Bobby and the Big Road  by Maud Lindsay

Taking Towser Home

B OBBY was ready and waiting when Florence and her papa and the jolly chauffeur came for him.

And the first question he asked them was, "Where is Towser?"

Towser was lying on the floor of the car and when Bobby patted him he thumped his tail and winked both eyes as if to say, "I am as glad to see you as you are to see me."

But Towser was homesick. Not even the juicy bones that Florence had given him for his dinner had made him forget Johnny.

He lay in the car with his nose on his paws, and looked so forlorn and miserable that it was hard for Bobby to believe that he was the same dog that had chased the spotted calf, and run down the Big Road to find the ox-wagon man.

But every time Bobby and Florence looked at him they laughed, for they knew how glad Towser would be by and by.

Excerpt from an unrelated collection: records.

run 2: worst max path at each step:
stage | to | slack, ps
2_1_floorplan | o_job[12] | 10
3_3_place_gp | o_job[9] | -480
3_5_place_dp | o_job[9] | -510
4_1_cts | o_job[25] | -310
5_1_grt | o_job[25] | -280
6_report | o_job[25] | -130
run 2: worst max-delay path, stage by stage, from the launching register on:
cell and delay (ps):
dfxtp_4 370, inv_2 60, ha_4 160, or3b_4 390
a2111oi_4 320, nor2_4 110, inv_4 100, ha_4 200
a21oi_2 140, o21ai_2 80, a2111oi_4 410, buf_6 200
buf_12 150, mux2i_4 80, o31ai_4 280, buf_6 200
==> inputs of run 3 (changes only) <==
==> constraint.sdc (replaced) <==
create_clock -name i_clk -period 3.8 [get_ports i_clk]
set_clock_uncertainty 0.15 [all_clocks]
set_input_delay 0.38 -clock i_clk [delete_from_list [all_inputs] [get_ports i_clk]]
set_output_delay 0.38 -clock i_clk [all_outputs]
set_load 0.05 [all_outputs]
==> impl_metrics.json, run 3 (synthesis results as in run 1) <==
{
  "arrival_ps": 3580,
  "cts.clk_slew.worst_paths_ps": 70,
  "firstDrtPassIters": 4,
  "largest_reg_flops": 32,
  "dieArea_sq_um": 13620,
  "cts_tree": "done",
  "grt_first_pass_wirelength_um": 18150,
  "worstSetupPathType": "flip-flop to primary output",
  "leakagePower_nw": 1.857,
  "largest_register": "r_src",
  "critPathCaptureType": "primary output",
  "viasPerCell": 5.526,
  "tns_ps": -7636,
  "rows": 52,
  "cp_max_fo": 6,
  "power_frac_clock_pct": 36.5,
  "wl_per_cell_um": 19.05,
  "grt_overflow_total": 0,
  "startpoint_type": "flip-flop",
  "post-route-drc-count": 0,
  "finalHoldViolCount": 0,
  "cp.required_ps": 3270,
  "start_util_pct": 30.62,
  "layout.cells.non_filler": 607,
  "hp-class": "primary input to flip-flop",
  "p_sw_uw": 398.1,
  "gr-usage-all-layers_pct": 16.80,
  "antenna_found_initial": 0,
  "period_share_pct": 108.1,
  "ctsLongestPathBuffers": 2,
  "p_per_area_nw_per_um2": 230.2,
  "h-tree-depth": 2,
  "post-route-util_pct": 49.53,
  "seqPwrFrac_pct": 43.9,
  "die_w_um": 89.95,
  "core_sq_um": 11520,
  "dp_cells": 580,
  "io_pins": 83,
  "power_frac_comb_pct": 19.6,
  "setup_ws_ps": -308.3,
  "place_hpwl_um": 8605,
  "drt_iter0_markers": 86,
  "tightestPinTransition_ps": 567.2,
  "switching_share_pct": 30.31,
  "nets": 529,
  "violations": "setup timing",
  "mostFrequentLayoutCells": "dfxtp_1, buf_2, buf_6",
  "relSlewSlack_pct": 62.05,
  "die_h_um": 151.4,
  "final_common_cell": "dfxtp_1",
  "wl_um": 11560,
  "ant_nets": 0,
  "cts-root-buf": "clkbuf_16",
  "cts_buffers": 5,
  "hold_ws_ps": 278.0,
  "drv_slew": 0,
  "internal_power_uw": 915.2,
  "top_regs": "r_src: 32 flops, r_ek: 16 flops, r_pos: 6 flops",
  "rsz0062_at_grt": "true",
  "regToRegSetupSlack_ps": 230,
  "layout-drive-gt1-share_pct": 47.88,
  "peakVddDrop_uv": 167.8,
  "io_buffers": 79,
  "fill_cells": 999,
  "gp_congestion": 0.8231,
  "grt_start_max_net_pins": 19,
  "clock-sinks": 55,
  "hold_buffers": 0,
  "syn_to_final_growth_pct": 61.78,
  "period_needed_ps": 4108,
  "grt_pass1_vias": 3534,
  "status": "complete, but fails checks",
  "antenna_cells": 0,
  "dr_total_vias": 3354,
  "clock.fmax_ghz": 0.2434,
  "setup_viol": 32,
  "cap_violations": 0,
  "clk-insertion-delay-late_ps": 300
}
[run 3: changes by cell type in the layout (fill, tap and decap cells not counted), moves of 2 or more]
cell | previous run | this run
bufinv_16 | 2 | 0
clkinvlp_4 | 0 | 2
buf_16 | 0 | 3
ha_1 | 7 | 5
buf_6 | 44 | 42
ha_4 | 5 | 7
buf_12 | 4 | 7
File: src/sv/ipsbf_pkg.sv
// Shared types and constants for the IPv4 source blocklist filter.
package ipsbf_pkg;

    localparam int STORE_ENTRIES = 1024;
    localparam int IDX_W = $clog2(STORE_ENTRIES);
    localparam int CNT_W = IDX_W + 1;

    localparam logic [15:0] TPID_CTAG  = 16'h8100;
    localparam logic [15:0] TPID_STAG  = 16'h88A8;
    localparam logic [15:0] ETYPE_IPV6 = 16'h86DD;

    localparam logic [1:0] KIND_BYTE   = 2'd0;
    localparam logic [1:0] KIND_ADD    = 2'd1;
    localparam logic [1:0] KIND_REMOVE = 2'd2;

    localparam logic [1:0] VERDICT_PASS  = 2'd0;
    localparam logic [1:0] VERDICT_DROP  = 2'd1;
    localparam logic [1:0] VERDICT_ABORT = 2'd2;

    localparam logic [1:0] STATUS_DONE     = 2'd0;
    localparam logic [1:0] STATUS_FULL     = 2'd1;
    localparam logic [1:0] STATUS_NOTFOUND = 2'd2;

    localparam logic ANSWER_VERDICT = 1'b0;
    localparam logic ANSWER_TABLE   = 1'b1;

    // back-end job codes
    localparam logic [1:0] OP_FIXED  = 2'd0;
    localparam logic [1:0] OP_LOOKUP = 2'd1;
    localparam logic [1:0] OP_ADD    = 2'd2;
    localparam logic [1:0] OP_REMOVE = 2'd3;

    typedef struct packed {
        logic [1:0]  kind;
        logic [7:0]  packet_byte;
        logic        frame_end;
        logic [31:0] table_address;
    } t_in_item;

    typedef struct packed {
        logic        answer_kind;
        logic [1:0]  verdict;
        logic [1:0]  table_status;
        logic [31:0] source_address;
    } t_out_item;

    typedef struct packed {
        logic [1:0]  op;
        logic [1:0]  verdict;
        logic [31:0] addr;
    } t_job;

endpackage

File: src/sv/ipsbf_queue.sv
// Two-entry job queue between parser and table engine.
module ipsbf_queue
    import ipsbf_pkg::*;
(
    input  logic i_clk,
    input  logic i_rst_n,
    input  logic i_push,
    input  t_job i_job,
    input  logic i_pop,
    output logic o_valid,
    output logic o_full,
    output t_job o_job
);

    t_job       r_slot [2];
    logic       r_wp, r_rp;
    logic [1:0] r_cnt;

    assign o_valid = (r_cnt != 2'd0);
    assign o_full  = (r_cnt == 2'd2);
    assign o_job   = r_slot[r_rp];

    always_ff @(posedge i_clk) begin
        if (i_push) begin
            r_slot[r_wp] <= i_job;
        end
    end

    always_ff @(posedge i_clk) begin
        if (!i_rst_n) begin
            r_wp  <= 1'b0;
            r_rp  <= 1'b0;
            r_cnt <= 2'd0;
        end else begin
            if (i_push) begin
                r_wp <= ~r_wp;
            end
            if (i_pop) begin
                r_rp <= ~r_rp;
            end
            r_cnt <= r_cnt + {1'b0, i_push} - {1'b0, i_pop};
        end
    end

endmodule

File: config.mk
export PLATFORM = sky130hd
export DESIGN_NAME = ipsbf_queue
export DESIGN_NICKNAME = d
export VERILOG_FILES = /design/src/sv/ipsbf_pkg.sv /design/src/sv/ipsbf_queue.sv
export SDC_FILE = /design/constraint.sdc
export NUM_CORES = 1
export LEC_CHECK = 0
export ABC_CLOCK_PERIOD_IN_PS = 6400
export BUFFER_PORTS_ARGS = -buffer_cell sky130_fd_sc_hd__buf_2
export CORE_MARGIN = 8
export CORE_UTILIZATION = 45
export DETAILED_ROUTE_END_ITERATION = 12
export GPL_TIMING_DRIVEN = 1
export PLACE_DENSITY_LB_ADDON = 0.08
export SETUP_SLACK_MARGIN = 0.02
export SYNTH_ARGS = -nofsm -noshare
export SYNTH_HDL_FRONTEND = slang
export SYNTH_SLANG_ARGS = --single-unit
File: constraint.sdc
create_clock -name i_clk -period 6.4 [get_ports i_clk]
set_clock_uncertainty 0.05 [all_clocks]
set_input_delay 0.64 -clock i_clk [delete_from_list [all_inputs] [get_ports i_clk]]
set_output_delay 0.64 -clock i_clk [all_outputs]
set_load 0.03 [all_outputs]
<file path="src/rtl/fcbs_pkg.sv">
// Package for the frustum culling block: shared widths, input mode codes,
// the command kinds and the command record that the front passes to the back.
// No dependencies.
package fcbs_pkg;

   localparam int WORD_W      = 32;
   localparam int OP_W        = WORD_W + 1;
   localparam int PROD_W      = 2 * OP_W;
   localparam int ACC_W       = PROD_W + 2;
   localparam int QUEUE_DEPTH = 2;

   localparam logic [1:0] MODE_LOAD   = 2'd0;
   localparam logic [1:0] MODE_BOX    = 2'd1;
   localparam logic [1:0] MODE_SPHERE = 2'd2;

   typedef enum logic [1:0] {
      KIND_LOAD   = 2'd0,
      KIND_BOX    = 2'd1,
      KIND_SPHERE = 2'd2
   } kind_type;

   typedef struct packed {
      kind_type                   kind;
      logic [2:0]                 plane_index;
      logic signed [WORD_W-1:0]   ax;
      logic signed [WORD_W-1:0]   ay;
      logic signed [WORD_W-1:0]   az;
      logic signed [WORD_W-1:0]   aw;
      logic signed [WORD_W-1:0]   bx;
      logic signed [WORD_W-1:0]   by;
      logic signed [WORD_W-1:0]   bz;
   } cmd_type;

   typedef struct packed {
      logic signed [WORD_W-1:0] a;
      logic signed [WORD_W-1:0] b;
      logic signed [WORD_W-1:0] c;
      logic signed [WORD_W-1:0] d;
   } plane_type;

endpackage

</file>
<file path="src/rtl/fcbs_front.sv">
// Front part of the culling block: decodes incoming transfers, drops those
// that do nothing, and queues the rest for the back part.
// Depends on fcbs_pkg.
module fcbs_front import fcbs_pkg::*; #(
   parameter int NUM_PLANES = 6
) (
   input  logic                     clock,
   input  logic                     reset,
   input  logic                     req_valid,
   output logic                     req_stall,
   input  logic [1:0]               req_mode,
   input  logic [2:0]               req_plane_index,
   input  logic signed [WORD_W-1:0] req_ax,
   input  logic signed [WORD_W-1:0] req_ay,
   input  logic signed [WORD_W-1:0] req_az,
   input  logic signed [WORD_W-1:0] req_aw,
   input  logic signed [WORD_W-1:0] req_bx,
   input  logic signed [WORD_W-1:0] req_by,
   input  logic signed [WORD_W-1:0] req_bz,
   output logic                     q_valid,
   output cmd_type                  q_cmd,
   input  logic                     q_pop
);

   localparam int PTR_W = $clog2(QUEUE_DEPTH);
   localparam int CNT_W = $clog2(QUEUE_DEPTH + 1);

   cmd_type            entry_ff [QUEUE_DEPTH];
   logic [PTR_W-1:0]   wr_ptr_ff, wr_ptr_in;
   logic [PTR_W-1:0]   rd_ptr_ff, rd_ptr_in;
   logic [CNT_W-1:0]   count_ff, count_in;
   cmd_type            cmd;
   logic               keep;
   logic               push;

   // Decode: loads to a slot that does not exist and the unused mode are dropped.
   always_comb begin
      cmd.plane_index = req_plane_index;
      cmd.ax = req_ax;
      cmd.ay = req_ay;
      cmd.az = req_az;
      cmd.aw = req_aw;
      cmd.bx = req_bx;
      cmd.by = req_by;
      cmd.bz = req_bz;
      cmd.kind = KIND_LOAD;
      keep = 1'b0;
      case (req_mode)
         MODE_LOAD: begin
            cmd.kind = KIND_LOAD;
            keep = (int'(req_plane_index) < NUM_PLANES);
         end
         MODE_BOX: begin
            cmd.kind = KIND_BOX;
            keep = 1'b1;
         end
         MODE_SPHERE: begin
            cmd.kind = KIND_SPHERE;
            keep = 1'b1;
         end
         default: begin
            keep = 1'b0;
         end
      endcase
   end

   assign req_stall = (count_ff == CNT_W'(QUEUE_DEPTH));
   assign push      = req_valid && !req_stall && keep;
   assign q_valid   = (count_ff != '0);
   assign q_cmd     = entry_ff[rd_ptr_ff];

   always_comb begin
      wr_ptr_in = push  ? wr_ptr_ff + PTR_W'(1) : wr_ptr_ff;
      rd_ptr_in = q_pop ? rd_ptr_ff + PTR_W'(1) : rd_ptr_ff;
      count_in  = count_ff;
      if (push && !q_pop) begin
         count_in = count_ff + CNT_W'(1);
      end else if (!push && q_pop) begin
         count_in = count_ff - CNT_W'(1);
      end
   end

   always_ff @(posedge clock) begin
      if (reset) begin
         wr_ptr_ff <= '0;
         rd_ptr_ff <= '0;
         count_ff  <= '0;
      end else begin
         wr_ptr_ff <= wr_ptr_in;
         rd_ptr_ff <= rd_ptr_in;
         count_ff  <= count_in;
      end
   end

   always_ff @(posedge clock) begin
      if (push) begin
         entry_ff[wr_ptr_ff] <= cmd;
      end
   end

endmodule

</file>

They planned what they would do when they got to Johnny's house:

When they were almost there, they would cover Towser up with a rug. Then when they stopped at the log cabin, Bobby would call Johnny, and ask if he had heard anything about Towser; and Bobby wasn't to laugh the least bit when he asked.

Then Florence would say: "I have brought you something, Johnny. It is here in the car"; and when Johnny came to see what it was, they would let him lift up the rug himself.

That is what they planned, but this is what really happened:

No sooner had they reached Johnny's house, and Bobby had called Johnny, than Towser jumped from under the rug, and began to bark, "Bow-wow-wow-wow!" Johnny could have heard him half a mile away.

"Towser, Towser!" he called, fairly tumbling out of the door; and nobody could keep Towser in the car then!

The children thought that they had never had so much fun in all their lives, as when they took Towser home to Johnny.